Background data at presentation of 10 patients with visual loss due to tumor-related optic neuropathy.

Pt. No.	Gender/age (year)*	Follow-up (months)	Laterality*	Tumor type	Symptoms (duration/months)	Signs
1	F/9.1	4+	B	Post. fossa astrocytoma	Headache, diplopia (2 months)	Esotropia, papilledema
2	M/6.2	8	B	Post. fossa meduloblastoma	Reduced vision, ataxia (2 months)	Reduced vision, papilledema
3	M/8	79	B	Pineal germinoma	Headache, reduced vision, hearing loss (2 months)	Reduced vision, Abnl. EOM (Parinaud), papilledema
4	M/7.1	12	B	Craniopharyngioma	Diplopia, falls (0.5 months)	Reduced vision, papilledema
5	M/5	75	B	Craniopharyngioma	Headache	Reduced vision, papilledema
6	F/5	48	B	Craniopharyngioma	Reduced vision, headache (3 months)	Reduced vision, exotropia, optic atrophy
7	F/2.5	45	M	Craniopharyngioma	None	Reduced vision, esotropia, mono-nystagmus, papilledema
8	M/6	192	M	Optic nerve glioma‡	None (Strabismus since birth)	Reduced vision, VF hemianopia, optic atrophy
9	F/9	113	M	Optic nerve glioma	Headache, proptosis, reduced vision (8 months)	Reduced vision, VF hemianopia, optic atrophy
10	F/12	26	M	Optic nerve glioma	Proptosis (1 months)	Proptosis, reduced vision, swollen disk, CVO

Two children were totally asymptomatic at diagnosis.

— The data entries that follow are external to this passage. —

<file path="design/flow/config.mk">
export PLATFORM = sky130hd
export DESIGN_NAME = edge_cnt_gold
export DESIGN_NICKNAME = edge_cnt_gold
export VERILOG_FILES = /design/flow/design.v
export SDC_FILE = /design/flow/constraint.sdc
export NUM_CORES = 4
export LEC_CHECK = 1
export CORE_AREA = 10 10 105 105
export DIE_AREA = 0 0 115 115
</file>
<file path="design/flow/constraint.sdc">
current_design edge_cnt_gold

set clk_period 6.5
set clk_io_pct 0.2

create_clock -name clk0 -period $clk_period [get_ports {clk}]

set non_clock_inputs [all_inputs -no_clocks]
set_input_delay [expr $clk_period * $clk_io_pct] -clock clk0 $non_clock_inputs
set_output_delay [expr $clk_period * $clk_io_pct] -clock clk0 [all_outputs]
</file>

Seven of the eight symptomatic children had ocular symptoms already at presentation for the underlying disease. These included blurred vision (n = 4) with “bumping into objects” (in patient 3), diplopia (n = 2), and proptosis (n = 2). The diagnosis of the tumor was made on routine examination in two patients, during neuroimaging for neurofibromatosis type 1 in one patient, and during evaluation for new-onset strabismus, noted by the parents, in one patient. CVO, central vein occlusion; EOM, extraocular movement; M, monocular; B, bilateral; VF, visual field. *At presentation; ⁺Parents refused follow-up; ^‡Neurofibromatosis.